Yangzhou fried rice is the Chinese canon for what the world calls “Chinese fried rice.” Day-old refrigerated rice is the non-negotiable starting point; fresh rice releases too much steam and produces a sticky, clumped result. The prawns, char siu, and egg are stir-fried separately and united at high heat to develop wok hei — the faint char-smokiness that can only be achieved with an uncrowded, very hot wok.
The day-old rice rule
Fresh rice has surface moisture. Cold, refrigerated rice has lost it. Each grain fries independently, picks up colour, and absorbs sauce without clumping. If you have no day-old rice: spread freshly cooked rice in a thin layer on a baking tray, fan briefly, and refrigerate uncovered for at least 2 hours.
Egg coating technique
The goal is egg that coats individual grains, not scrambled egg chunks mixed through rice. Scramble the egg in the wok centre until just barely set — still translucent in places — then fold the rice over it before it fully firms. The residual heat from the rice finishes the egg.

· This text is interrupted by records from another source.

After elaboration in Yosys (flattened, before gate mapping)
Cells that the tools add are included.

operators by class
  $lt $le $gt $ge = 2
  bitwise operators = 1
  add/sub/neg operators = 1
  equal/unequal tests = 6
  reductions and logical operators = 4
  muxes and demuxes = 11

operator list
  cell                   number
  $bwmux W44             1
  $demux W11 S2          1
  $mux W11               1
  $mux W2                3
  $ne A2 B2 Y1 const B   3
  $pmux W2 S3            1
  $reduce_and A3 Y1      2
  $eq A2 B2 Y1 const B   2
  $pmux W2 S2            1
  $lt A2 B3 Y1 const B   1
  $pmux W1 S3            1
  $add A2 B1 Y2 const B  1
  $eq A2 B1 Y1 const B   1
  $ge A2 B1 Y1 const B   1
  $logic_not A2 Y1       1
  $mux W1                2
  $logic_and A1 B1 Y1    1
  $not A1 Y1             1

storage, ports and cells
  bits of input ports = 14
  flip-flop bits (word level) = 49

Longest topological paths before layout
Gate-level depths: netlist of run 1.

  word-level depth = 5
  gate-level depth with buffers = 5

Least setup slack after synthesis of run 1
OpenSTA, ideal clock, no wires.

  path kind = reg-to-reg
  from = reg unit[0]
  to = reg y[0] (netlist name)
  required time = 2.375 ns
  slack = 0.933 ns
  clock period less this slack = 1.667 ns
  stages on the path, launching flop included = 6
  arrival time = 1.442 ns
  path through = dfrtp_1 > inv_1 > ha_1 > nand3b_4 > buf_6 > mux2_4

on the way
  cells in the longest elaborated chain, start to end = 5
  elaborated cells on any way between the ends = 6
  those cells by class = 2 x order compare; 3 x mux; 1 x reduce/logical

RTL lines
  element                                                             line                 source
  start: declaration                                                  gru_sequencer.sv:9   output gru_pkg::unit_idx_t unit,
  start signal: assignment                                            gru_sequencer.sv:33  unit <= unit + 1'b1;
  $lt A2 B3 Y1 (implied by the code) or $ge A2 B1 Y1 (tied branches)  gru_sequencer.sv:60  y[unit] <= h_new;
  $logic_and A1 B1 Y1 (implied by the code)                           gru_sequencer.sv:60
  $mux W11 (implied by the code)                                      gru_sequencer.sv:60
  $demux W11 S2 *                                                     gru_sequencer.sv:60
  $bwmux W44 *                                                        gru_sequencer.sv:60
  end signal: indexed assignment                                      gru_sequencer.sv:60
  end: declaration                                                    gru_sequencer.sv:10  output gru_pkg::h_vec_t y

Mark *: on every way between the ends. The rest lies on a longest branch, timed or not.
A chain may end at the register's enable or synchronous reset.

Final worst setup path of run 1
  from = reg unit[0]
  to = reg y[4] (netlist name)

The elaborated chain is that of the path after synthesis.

Sauce on the rim, not on the rice
Adding liquid sauce directly onto rice cools the wok and steams the grains. Pour soy sauce and oyster sauce onto the hot wok wall: the liquid flash-vaporises, the alcohol and water burn off, and the concentrated flavour folds into the rice without cooling it.
Allergens & dietary
Contains: crustaceans (prawn), egg, gluten (soy sauce, oyster sauce), sesame. Pork (char siu). Not halal, not vegetarian in standard form.
Dietary and allergen information is provided as a guide based on typical ingredient profiles. Always check product labels and consult a medical professional for severe allergies.